Self-supervised learning with random-projection quantizer for speech recognition
Authors: Chung-Cheng Chiu, James Qin, Yu Zhang, Jiahui Yu, Yonghui Wu
ICML 2022 | Conference PDF | Archive PDF | Plain Text | LLM Run Details
| Reproducibility Variable | Result | LLM Response |
|---|---|---|
| Research Type | Experimental | On Libri Speech our approach achieves similar word-error-rates as previous work using selfsupervised learning with non-streaming models, and provides lower word-error-rates and latency than wav2vec 2.0 and w2v-BERT with streaming models. On multilingual tasks the approach also provides significant improvement over wav2vec 2.0 and w2v-BERT. |
| Researcher Affiliation | Industry | 1Google Research, Brain Team. Correspondence to: Chung-Cheng Chiu <chungchengc@google.com>, James Qin <jamesqin@google.com>, Yu Zhang <ngyuzh@google.com>. |
| Pseudocode | No | No section or figure explicitly labeled 'Pseudocode' or 'Algorithm' was found in the paper. |
| Open Source Code | No | The paper does not contain an explicit statement about releasing source code for the described methodology, nor does it provide a link to a code repository. |
| Open Datasets | Yes | We conduct experiments on the Libri Light dataset (Kahn et al., 2020) for pre-training, and fine-tune on the Libri Speech training set which contains 960 hours of data. |
| Dataset Splits | No | The paper uses standard evaluation splits like 'dev', 'dev-other', 'test', and 'test-other' for Libri Speech in its results tables.
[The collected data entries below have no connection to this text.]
==> src/cb_parity_defs.vh <==
// constants for the cardbus command/byte-enable and parity block
`ifndef CB_PARITY_DEFS_VH
`define CB_PARITY_DEFS_VH
`define CB_AD_W 32
`define CB_CBE_W 4
`define CB_CBE_RST 4'hf
`define CB_BYTE_W 8
`define CB_BUF_DEPTH 2
`endif

==> src/cb_skid_buf.v <==
// two-entry buffer with valid/ready on both sides
`timescale 1ns/1ps
`default_nettype none
module cb_skid_buf #(
  parameter W = 37
) (
  input wire i_clk,
  input wire i_sys_rst,
  input wire i_in_valid,
  output wire o_in_ready,
  input wire [W-1:0] i_in_data,
  output wire o_out_valid,
  input wire i_out_ready,
  output wire [W-1:0] o_out_data
);
  reg [W-1:0] mem_reg [0:1];
  reg wr_ptr_reg;
  reg rd_ptr_reg;
  reg [1:0] count_reg;
  wire push;
  wire pop;
  assign o_in_ready = (count_reg != 2'h2);
  assign o_out_valid = (count_reg != 2'h0);
  assign o_out_data = mem_reg[rd_ptr_reg];
  assign push = i_in_valid & o_in_ready;
  assign pop = o_out_valid & i_out_ready;
  always @(posedge i_clk or posedge i_sys_rst) begin
    if (i_sys_rst) begin
      mem_reg[0] <= {W{1'b0}};
      mem_reg[1] <= {W{1'b0}};
      wr_ptr_reg <= 1'b0;
      rd_ptr_reg <= 1'b0;
      count_reg <= 2'h0;
    end else begin
      if (push) begin
        mem_reg[wr_ptr_reg] <= i_in_data;
        wr_ptr_reg <= ~wr_ptr_reg;
      end
      if (pop) begin
        rd_ptr_reg <= ~rd_ptr_reg;
      end
      if (push & ~pop) begin
        count_reg <= count_reg + 2'h1;
      end else if (pop & ~push) begin
        count_reg <= count_reg - 2'h1;
      end
    end
  end
endmodule // cb_skid_buf
`default_nettype wire

==> src/cb_cmd_be_parity.v <==
// cardbus command/byte-enable lanes and parity for the socket side
`timescale 1ns/1ps
`default_nettype none
`include "cb_parity_defs.vh"
module cb_cmd_be_parity (
  input wire i_clk,
  input wire i_sys_rst,
  // link pins; the inputs come from the card's clock domain, the outputs are registered on i_clk
  input wire i_cclk,
  input wire i_frame_n,
  input wire i_addr_phase,
  input wire i_initiator,
  input wire [`CB_AD_W-1:0] i_cad,
  input wire [`CB_CBE_W-1:0] i_cbe_n,
  output reg [`CB_CBE_W-1:0] o_cbe_n,
  output reg o_cbe_oe,
  input wire i_cpar,
  output reg o_cpar,
  output reg o_cpar_oe,
  output reg o_perr_n,
  output reg o_perr_oe,
  // controller side, initiator request
  input wire i_req_valid,
  output wire o_req_ready,
  input wire i_req_addr_phase,
  input wire [`CB_CBE_W-1:0] i_req_cbe,
  input wire [`CB_AD_W-1:0] i_req_ad,
  // controller side, target data out
  output wire o_rx_valid,
  input wire i_rx_ready,
  output wire [`CB_AD_W-1:0] o_rx_data,
  output wire [`CB_CBE_W-1:0] o_rx_be,
  output wire o_rx_addr_phase,
  // status
  output reg o_perr_flag,
  input wire i_perr_clr
);
  localparam ST_IDLE = 1'b0;
  localparam ST_PAR = 1'b1;
  localparam BW = `CB_AD_W + `CB_CBE_W + 1;

  // ----------------------------------------
  // pin synchronisers
  // ----------------------------------------
  // data lanes are only read at a sync'd link edge, half a link clock after
  // they settled, so bits that resolve on different cycles cannot tear a word
  reg cclk_sync1_reg;
  reg cclk_sync2_reg;
  reg frame_n_sync1_reg;
  reg frame_n_sync2_reg;
  reg addr_sync1_reg;
  reg addr_sync2_reg;
  reg init_sync1_reg;
  reg init_sync2_reg;
  reg cpar_sync1_reg;
  reg cpar_sync2_reg;
  reg [`CB_AD_W-1:0] cad_sync1_reg;
  reg [`CB_AD_W-1:0] cad_sync2_reg;
  reg [`CB_CBE_W-1:0] cbe_n_sync1_reg;
  reg [`CB_CBE_W-1:0] cbe_n_sync2_reg;
  reg cclk_d_reg;
  always @(posedge i_clk or posedge i_sys_rst) begin
    if (i_sys_rst) begin
      // idle levels, so no false edge or frame follows reset
      cclk_sync1_reg <= 1'b0;
      cclk_sync2_reg <= 1'b0;
      frame_n_sync1_reg <= 1'b1;
      frame_n_sync2_reg <= 1'b1;
      addr_sync1_reg <= 1'b0;
      addr_sync2_reg <= 1'b0;
      init_sync1_reg <= 1'b0;
      init_sync2_reg <= 1'b0;
      cpar_sync1_reg <= 1'b0;
      cpar_sync2_reg <= 1'b0;
      cad_sync1_reg <= {`CB_AD_W{1'b0}};
      cad_sync2_reg <= {`CB_AD_W{1'b0}};
      cbe_n_sync1_reg <= `CB_CBE_RST;
      cbe_n_sync2_reg <= `CB_CBE_RST;
      cclk_d_reg <= 1'b0;
    end else begin
      cclk_sync1_reg <= i_cclk;
      cclk_sync2_reg <= cclk_sync1_reg;
      frame_n_sync1_reg <= i_frame_n;
      frame_n_sync2_reg <= frame_n_sync1_reg;
      addr_sync1_reg <= i_addr_phase;
      addr_sync2_reg <= addr_sync1_reg;
      init_sync1_reg <= i_initiator;
      init_sync2_reg <= init_sync1_reg;
      cpar_sync1_reg <= i_cpar;
      cpar_sync2_reg <= cpar_sync1_reg;
      cad_sync1_reg <= i_cad;
      cad_sync2_reg <= cad_sync1_reg;
      cbe_n_sync1_reg <= i_cbe_n;
      cbe_n_sync2_reg <= cbe_n_sync1_reg;
      cclk_d_reg <= cclk_sync2_reg;
    end
  end
  wire cclk_s = cclk_sync2_reg;
  wire frame_act = ~frame_n_sync2_reg;
  wire addr_s = addr_sync2_reg;
  wire init_s = init_sync2_reg;
  wire cpar_s = cpar_sync2_reg;
  wire [`CB_AD_W-1:0] cad_s = cad_sync2_reg;
  wire [`CB_CBE_W-1:0] cbe_n_s = cbe_n_sync2_reg;
  wire cclk_rise = cclk_s & ~cclk_d_reg;

  // ----------------------------------------
  // initiator: drive lines and parity
  // ----------------------------------------
  reg state_reg;
  reg par_next;
  // the request is held until a link edge takes it, so the source stalls
  assign o_req_ready = cclk_rise;
  always @(posedge i_clk or posedge i_sys_rst) begin
    if (i_sys_rst) begin
      o_cbe_n <= `CB_CBE_RST;
      o_cbe_oe <= 1'b0;
      o_cpar <= 1'b0;
      o_cpar_oe <= 1'b0;
      state_reg <= ST_IDLE;
    end else if (cclk_rise) begin
      // parity for the previous phase goes out one link clock late;
      // a stopped link clock holds the last one back until the next edge
      case (state_reg)
        ST_PAR: begin
          o_cpar <= par_next;
          o_cpar_oe <= 1'b1;
        end
        default: begin
          o_cpar_oe <= 1'b0;
        end
      endcase
      if (i_req_valid) begin
        // same four lines carry command or enables by phase
        o_cbe_n <= ~i_req_cbe;
        o_cbe_oe <= 1'b1;
        state_reg <= ST_PAR;
      end else begin
        o_cbe_oe <= 1'b0;
        state_reg <= ST_IDLE;
      end
    end
  end
  reg [`CB_AD_W-1:0] tx_ad_reg;
  reg [`CB_CBE_W-1:0] tx_cbe_n_reg;
  always @(posedge i_clk or posedge i_sys_rst) begin
    if (i_sys_rst) begin
      tx_ad_reg <= {`CB_AD_W{1'b0}};
      tx_cbe_n_reg <= `CB_CBE_RST;
    end else if (cclk_rise & i_req_valid) begin
      tx_ad_reg <= i_req_ad;
      tx_cbe_n_reg <= ~i_req_cbe;
    end
  end
  // parity taken from the captured word, so it matches what the lines carried
  always @* begin
    par_next = ^{tx_ad_reg, tx_cbe_n_reg};
  end

  // ----------------------------------------
  // target: capture, check parity
  // ----------------------------------------
  reg chk_pend_reg;
  reg chk_par_reg;
  reg rx_push;
  reg [BW-1:0] rx_word;
  always @* begin
    rx_push = cclk_rise & frame_act & ~init_s;
    // in data phases, bytes whose enable is off are zeroed before the user sees them
    rx_word = {addr_s, cad_s, ~cbe_n_s};
  end
  wire [`CB_AD_W-1:0] be_mask;
  genvar g;
  generate
    for (g = 0; g < `CB_CBE_W; g = g + 1) begin : g_lane
      // line n qualifies byte n
      assign be_mask[g*`CB_BYTE_W +: `CB_BYTE_W] = {`CB_BYTE_W{~cbe_n_s[g] | addr_s}};
    end
  endgenerate
  wire perr_hit = cclk_rise & chk_pend_reg & (chk_par_reg != cpar_s);
  always @(posedge i_clk or posedge i_sys_rst) begin
    if (i_sys_rst) begin
      chk_pend_reg <= 1'b0;
      chk_par_reg <= 1'b0;
      o_perr_n <= 1'b1;
      o_perr_oe <= 1'b0;
      o_perr_flag <= 1'b0;
    end else begin
      if (cclk_rise) begin
        chk_pend_reg <= rx_push;
        chk_par_reg <= ^{cad_s, cbe_n_s};
        o_perr_n <= ~perr_hit;
        o_perr_oe <= perr_hit | ~o_perr_n;
      end
      // set wins over clear
      if (perr_hit) begin
        o_perr_flag <= 1'b1;
      end else if (i_perr_clr) begin
        o_perr_flag <= 1'b0;
      end
    end
  end

  // ----------------------------------------
  // receive buffer
  // ----------------------------------------
  wire [BW-1:0] buf_out;
  cb_skid_buf #(.W(BW)) u_buf (
    .i_clk(i_clk),
    .i_sys_rst(i_sys_rst),
    .i_in_valid(rx_push),
    .o_in_ready(),
    .i_in_data({rx_word[BW-1], rx_word[BW-2:`CB_CBE_W] & be_mask, rx_word[`CB_CBE_W-1:0]}),
    .o_out_valid(o_rx_valid),
    .i_out_ready(i_rx_ready),
    .o_out_data(buf_out)
  );
  assign o_rx_addr_phase = buf_out[BW-1];
  assign o_rx_data = buf_out[BW-2:`CB_CBE_W];
  assign o_rx_be = buf_out[`CB_CBE_W-1:0];
endmodule // cb_cmd_be_parity
`default_nettype wire

==> config.mk <==
export PLATFORM = sky130hd
export DESIGN_NAME = cb_cmd_be_parity
export DESIGN_NICKNAME = d
export VERILOG_FILES = /design/src/cb_skid_buf.v /design/src/cb_cmd_be_parity.v
export VERILOG_INCLUDE_DIRS = /design/src /design/src/src
export SDC_FILE = /design/constraint.sdc
export NUM_CORES = 1
export LEC_CHECK = 0
export BUFFER_PORTS_ARGS = -buffer_cell sky130_fd_sc_hd__buf_2
export CAP_MARGIN = 20
export CORE_MARGIN = 2
export CORE_UTILIZATION = 25
export CTS_CLUSTER_DIAMETER = 100
export DETAILED_ROUTE_END_ITERATION = 10
export HOLD_SLACK_MARGIN = 0.02
export PLACE_DENSITY_LB_ADDON = 0.1
export RECOVER_POWER = 25
export REMOVE_ABC_BUFFERS = 1
export SLEW_MARGIN = 20
export SYNTH_ARGS = -nofsm -noshare
export SYNTH_HDL_FRONTEND = slang
export SYNTH_SLANG_ARGS = --single-unit
==> constraint.sdc <==
create_clock -name i_clk -period 8.3 [get_ports i_clk]
set_input_delay 1.66 -clock i_clk [delete_from_list [all_inputs] [get_ports i_clk]]
set_output_delay 1.66 -clock i_clk [all_outputs]
set_load 0.01 [all_outputs]
==> results of run 1 <==
per-layer routing:
layer	global-route usage	vias to the layer above	wire (um)
met5	0	-	17
met4	0.02742	2	439
met3	0.03961	28	1321
met2	0.1704	122	7538
met1	0.1305	2263	7414
li1	-	2241	-
where the power goes:
group          total (mW)  switching, mW  internal, mW
clock network        1.30          0.423         0.876
registers            1.36          0.152          1.21
logic               0.801          0.370         0.431
total                3.46          0.945          2.52
how the worst max path moves through the flow:
stage	startpoint	end	slack [ns]	cells after the start
final	u_buf.rd_ptr_reg	o_rx_data[26]	4.67	2
after global routing	u_buf.rd_ptr_reg	o_rx_data[10]	4.58	2
after CTS	u_buf.rd_ptr_reg	o_rx_be[2]	4.59	2
after detailed placement	i_sys_rst	cad_s[1]	4.79	3
after global placement	i_sys_rst	u_buf.mem_reg[42]	4.86	3
after floorplan	i_sys_rst	addr_s	1.07	1
through the flow:
stage	worst slack, ns	power, mW
CTS	4.590	3.546
global placement	4.863	2.196
finish	4.672	3.465
global route	4.579	3.684
floorplan	1.069	1.922
detailed placement	4.790	2.220
logic make-up (layout without fill, tap and decap cells):
logic type	Yosys count	count (layout)	synth area share
other	0	3	0
adder cells (fa/ha/maj)	1	1	0.001615
buffers and inverters	33	184	0.01986
XOR/XNOR	74	74	0.08818
AO/OA/AOI/OAI	83	83	0.05620
flip-flops	205	205	0.6646
AND/OR/NAND/NOR	130	130	0.06638
multiplexers	71	71	0.1032
area by class of cell:
cell class | count | area [sq um] | share of cell area
multi-input combinational | 359 | 2431 | 0.2483
timing repair buffer | 134 | 671.9 | 0.06863
sequential | 205 | 5152 | 0.5263
inverter | 5 | 26.28 | 0.002684
clock inverter | 10 | 252.7 | 0.02581
antenna | 3 | 7.507 | 0.0007668
clock buffer | 35 | 753.2 | 0.07693
tap | 396 | 495.5 | 0.05061
critical path: cells and delay by family (launching register included):
family	cells	cell delay [ns]
mux	1	0.42
flops	1	0.85
buf+inv	1	0.14
cells in the final DEF, fill, tap and decap left out, drive strengths merged:
cell type / Yosys / final
clkinvlp: 0 / 1
o22ai: 1 / 1
a21boi: 1 / 1
dfrtp: 190 / 190
xnor3: 2 / 2
buf: 18 / 129
nor2: 3 / 3
or2b: 2 / 2
nor3: 1 / 1
dfstp: 15 / 15
xor2: 9 / 9
bufinv: 0 / 8
o21ai: 78 / 78
inv: 5 / 5
nand2b: 4 / 4
clkbuf: 10 / 40
a31oi: 2 / 2
nand2: 120 / 120
xnor2: 63 / 63
mux2: 71 / 71
a21o: 1 / 1
clkinv: 0 / 1
diode: 0 / 3
ha: 1 / 1
==> out/metrics.csv, run 1 <==
stage,metric,value,unit
yosys,"top cells by area, synth","dfrtp_1, mux2_2, xnor2_1",
yosys,sequential fraction of the synthesis area,0.6646,
finish,layout cells sized above 1,0.3503,
worst_hold_path,Hold Path Stages,0,
floorplan,starting density of the core,0.2533,
grt,largest net degree at the start of global routing,133,
placement,hpwl dp,10340,um
yosys,Synth Warn #,0,
route,DRT iter0 DRCs,166,
floorplan,Die ar.,32410,sq um
sta,Worst-Margin Slew,2.068,ns
clocking,Max Root-Sink Buffers,3,
clocking,Clock Tree Root,clkbuf_16,
floorplan,I/O Pins,132,
route,vias per cell,4.059,
worst_hold_path,worst hold start,cad_sync1_reg[20],
clocking,H-tree Lvls,1,
clocking,CTS tree,done,
yosys,"Primary FF master, synth",dfrtp_1,
finish,Util after Layout,0.3201,
setup_path,arrival time at the worst endpoint,1.97,ns
yosys,ys async rst share,1.000,
floorplan,Die Ht,180.0,um
route,routed wire length,16730,um
yosys,Post-synth EDFFs,0,
clocking,"Clk pin slew, worst setup/hold paths",0.06,ns
route,detailed-router iteration count before antenna repair,4,
pwr,PwrDens,353.9,nW/um^2
clocking,TritonCTS Buffers,25,
setup_path,CP Launch Type,flop,
sta,Setup-failing EPs final,0,
placement,DP Area,8802,sq um
setup_path,CP Max Fanout,38,
setup_path,WS Path Type,flop to output pin,
setup_path,CP max stage delay,0.85,ns
yosys,Gate Count Post-Synth,597,
pwr,leakage power figure,4.530,nW
clocking,Skew-Pair Late Insertion Delay,0.52,ns
setup_path,critical-path cell list,"mux2_2, buf_2",
route,DR WL/cell,14.59,um
sta,Worst Skew,0.01551,ns
sta,Max-slew headroom,-0.3788,
job,Max-Cap Viols,1,
floorplan,Rows,64,
setup_path,R2R depth,5,
finish,filler instances,3100,
clocking,postcts setup bufs,0,
worst_hold_path,HP Class,flop to flop,
setup_path,reg2reg start,cclk_s,
yosys,most common cell in the netlist,dfrtp_1,
sta,Setup TNS,0,ns
sta,RSZ-0062 raised after global routing,no,
setup_path,crit path max-delay cell type,dfrtp_4,
clocking,cts hold-fix bufs,0,
grt,total track usage,0.1045,
route,Post-route DRC,0,
route,Via Count,4656,
worst_hold_path,hold path endpoint,cad_s[20],
yosys,post-synth top area share,0.6137,
finish,Layout Nets,814,
sta,"Slew Viols, Final",42,
outcome,status,"finished, violations left",
setup_path,reg2reg end,tx_ad_reg[19],
yosys,Synth top cells by count,"dfrtp_1, nand2_1, mux2_2",
outcome,violated checks,"max-capacitance violations, max-slew violations",
floorplan,total core area,30590,sq um
sta,Tcrit/Tclk final,0.4371,
yosys,post-synthesis register bit count,205,
grt,global route overflow,0,
yosys,"area leader, netlist",dfrtp_1,
finish,Layout area overhead,26.37,%
sta,Max Fclk,275.6,MHz
finish,"Design Area, Final",9791,sq um
pwr,worst ir drop on vdd,0.1697,mV
placement,Port Buf Inserts,130,
yosys,Synth Cell Area,7747,sq um
yosys,number of distinct library cells after synthesis,26,
placement,dpl cells,1099,
sta,crit path time final,3.628,ns
yosys,average cell area after synthesis,12.98,sq um
finish,fin cells,1147,
setup_path,R2R setup slack,5.25,ns
route,remaining antenna violation count,0,
clocking,clock sinks,205,
grt,initial antenna violation count,4,
clocking,Post-CTS Resized,0,
setup_path,critical path required time,6.64,ns
sta,final hold viol count,0,
setup_path,Setup crit end kind,output pin,
placement,GP Congestion,0.7079,
finish,number of flip-flops in the largest register,74,
sta,hold slack final,0.3464,ns
floorplan,Die W,180.0,um
grt,first-pass GRT wire length,27390,um
grt,vias in the first global route,5064,
(Power assumes the default switching activity.)
==> run 2: changes to the inputs <==
==> constraint.sdc (replaced) <==
create_clock -name i_clk -period 3.24 [get_ports i_clk]
set_input_delay 0.648 -clock i_clk [delete_from_list [all_inputs] [get_ports i_clk]]
set_output_delay 0.648 -clock i_clk [all_outputs]
set_load 0.01 [all_outputs]
==> out/metrics.csv, run 2 (synthesized netlist as in run 1, its figures left out) <==
stage,metric,value,unit,change
outcome,status,"finished, violations left",,
outcome,violated checks,"max-capacitance violations, max-slew violations",,
sta,worst setup slack after layout,0.6256,ns,-4.046 ns
pwr,Comb power frac,0.254,,+0.023
placement,post-place setup slack,0.7226,ns,-4.068 ns
pwr,total power,8.590,mW,+150%
clocking,Post-CTS Resized,0,,unchanged
setup_path,CP Max Fanout,25,,-34%
sta,Worst Skew,0.01414,ns,-0.001370 ns
sta,crit path time final,2.614,ns,
sta,Tcrit/Tclk final,0.8069,,
setup_path,crit path max-delay cell type,dfrtp_2,,
route,DR WL/cell,14.51,um,-0.56%
grt,total track usage,0.1043,,-0.0001780
pwr,PwrDens,879.3,nW/um^2,+150%
pwr,sequential power share,0.400,,+0.006
route,remaining antenna violation count,0,,unchanged
setup_path,R2R setup slack,0.80,ns,-4.45 ns
worst_hold_path,hold path endpoint,frame_n_sync1_reg,,
worst_hold_path,worst hold start,i_frame_n,,
route,DRT iter0 DRCs,135,,-19%
route,vias per cell,3.984,,-1.9%
pwr,worst ir drop on vdd,0.3917,mV,+130%
route,Post-route DRC,0,,unchanged
finish,Util after Layout,0.3194,,-0.0006950
grt,largest net degree at the start of global routing,75,,-44%
setup_path,Bufs and invs on worst path,2,,+1
worst_hold_path,HP Class,input port to flop,,
grt,first-pass GRT wire length,27420,um,+0.12%
pwr,leakage power figure,4.527,nW,about the same
setup_path,WS Path Type,flop to output pin,,
setup_path,critical-path cell list,"buf_12, mux2_2, buf_2",,
grt,initial antenna violation count,2,,-2
pwr,Int Power,6.153,mW,+140%
grt,vias in the first global route,5237,,+3.4%
setup_path,critical path required time,2.59,ns,-4.05 ns
finish,layout cells sized above 1,0.3554,,+0.005170
finish,Layout Nets,819,,+0.61%
grt,global route overflow,0,,unchanged
clocking,CTS tree,done,,
floorplan,Die W,180.0,um,unchanged
worst_hold_path,Hold Path Stages,1,,+1
sta,Setup-failing EPs final,0,,unchanged
placement,GP Congestion,0.6953,,-1.8%
sta,Max Fclk,382.5,MHz,
floorplan,Die ar.,32410,sq um,unchanged
finish,number of flip-flops in the largest register,74,,unchanged
setup_path,CP Launch Type,flop,,
job,Max-Cap Viols,1,,unchanged
sta,"Slew Viols, Final",62,,+48%
clocking,Skew-Pair Late Insertion Delay,0.52,ns,about the same
pwr,Switching Share,0.2838,,+0.01101
setup_path,CP max stage delay,0.65,ns,-0.20 ns
clocking,Max Root-Sink Buffers,3,,unchanged
sta,final hold viol count,0,,unchanged
finish,"commonest non-fill, non-tap cell in the layout",dfrtp_1,,
route,detailed-router iteration count before antenna repair,4,,unchanged
route,routed wire length,16710,um,-0.13%
sta,Max-slew headroom,-0.6345,,-0.2556
finish,Layout area overhead,26.10,%,
finish,most frequent cells in the layout,"dfrtp_1, buf_2, nand2_1, mux2_2, xnor2_1",,
setup_path,R2R depth,7,,+2
placement,Port Buf Inserts,130,,unchanged
sta,RSZ-0062 raised after global routing,no,,
clocking,postcts setup bufs,0,,unchanged
floorplan,starting density of the core,0.2533,,unchanged
setup_path,Setup crit end kind,output pin,,
floorplan,Rows,64,,unchanged
route,Via Count,4589,,-1.4%
sta,Worst-Margin Slew,2.449,ns,+0.3808 ns
setup_path,"delay-heaviest family, CP",flip-flops,,
floorplan,I/O Pins,132,,unchanged
floorplan,total core area,30590,sq um,unchanged
clocking,H-tree Lvls,1,,unchanged
floorplan,Die Ht,180.0,um,unchanged
pwr,clock group share of total power,0.346,,-0.029
clocking,TritonCTS Buffers,26,,+4.0%
sta,Setup TNS,0,ns,unchanged
setup_path,reg2reg start,cclk_d_reg,,
clocking,clock sinks,205,,unchanged
placement,hpwl dp,11050,um,+6.9%
pwr,Switch Pwr,2.438,mW,+160%
setup_path,Crit. Startpoint,u_buf.rd_ptr_reg,,
setup_path,reg2reg end,u_buf.mem_reg[23],,
clocking,cts hold-fix bufs,0,,unchanged
setup_path,arrival time at the worst endpoint,1.97,ns,about the same
clocking,"Clk pin slew, worst setup/hold paths",0.06,ns,about the same
clocking,Clock Tree Root,clkbuf_16,,
run 2: cell types whose count changed in the layout (fill, tap and decap cells not counted), moves of 2 or more:
cell / change
bufinv_16: -5
clkbuf_16: +2
clkinv_2: +3
clkbuf_8: -2
clkbuf_1: +2
buf_12: +3
buf_4: +2
run 2: worst max-delay path by stage:
stage | to | slack [ns] | depth (start not counted)
after floorplan | addr_s | -2.98 | 1
after global placement | u_buf.mem_reg[22] | 0.76 | 7
after detailed placement | u_buf.mem_reg[26] | 0.72 | 7
after CTS | o_rx_data[10] | 0.52 | 3
after global routing | cad_sync1_reg[18] | 0.26 | 2
final | o_rx_data[10] | 0.63 | 3
run 2: layout make-up:
class | instances | area (sq um)
fillers | 3081 | 20820
flip-flops and latches | 205 | 5150
multi-input cells | 359 | 2447
clock buffers | 39 | 790.8
repair buffers | 138 | 744.5
well taps | 396 | 495.5
clock inverters | 8 | 117.6
inverters | 5 | 18.77
diodes | 2 | 5.005
run 2: per-stage QoR:
stage	instance area (sq um)	hold slack, ns	std cells
2_1_floorplan	7612	0.3312	569
3_3_place_gp	8867	0.3344	1103
3_5_place_dp	8867	0.3347	1103
4_1_cts	9776	0.1709	1150
5_1_grt	9767	0.2044	1151
6_report	9769	0.2327	1152
run 2: power groups by stage:
stage | clock [mW] | sequential [mW] | combinational (mW)
6_report | 2.97 | 3.44 | 2.18
5_1_grt | 3.21 | 3.51 | 2.45
4_1_cts | 3.10 | 3.45 | 2.26
3_5_place_dp | 0 | 3.49 | 2.24
3_3_place_gp | 0 | 3.45 | 2.21
2_1_floorplan | 0 | 3.43 | 1.49
run 2: worst reg2reg max path, cell delays in order, from the launching register on:
cell and delay, ns:
dfrtp_1 0.35, nand2b_1 0.27, nor3_2 0.22, a21boi_4 0.28, nand2_2 0.53, buf_4 0.48, nand2_1 0.10, o21ai_0 0.07
run 2: metal layers:
| metal | up-vias | track usage | wire length, um |
|---|---|---|---|
| met5 | - | 0 | 0 |
| met4 | 0 | 0.03097 | 526 |
| met3 | 32 | 0.03517 | 1168 |
| met2 | 124 | 0.1686 | 7542 |
| met1 | 2192 | 0.1329 | 7472 |
| li1 | 2241 | - | - |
However, it does not explicitly state the specific percentages or absolute counts for how the training, validation, and test datasets are partitioned, beyond mentioning 'Libri Speech training set which contains 960 hours of data'. |
| Hardware Specification | No | No specific hardware details such as GPU models (e.g., NVIDIA A100), CPU models, or TPU versions used for running experiments are provided in the paper. It only mentions using the Lingvo library. |
| Software Dependencies | No | The implementation use Lingvo (Shen et al., 2019) library. No specific version numbers for Lingvo or any other software dependencies are provided. |
| Experiment Setup | Yes | Pre-train. The pre-training uses mask length 400ms with masking probability of 0.01. The learning rate schedule uses a transformer learning rate schedule (Vaswani et al., 2017). The training of the model uses Adam optimizer (Kingma & Ba, 2015) with 0.004 peak learning rate and 25000 warmup steps. The batch size is 2048. Fine-tune. The encoder use 0.0003 peak learning rate and 5000 warmup steps, while the decoder use 0.001 peak learning rate and 1500 warmup steps. The streaming pre-training uses the same setup as the original architecture, and the mask length is 300ms and the masking probability is 0.02. |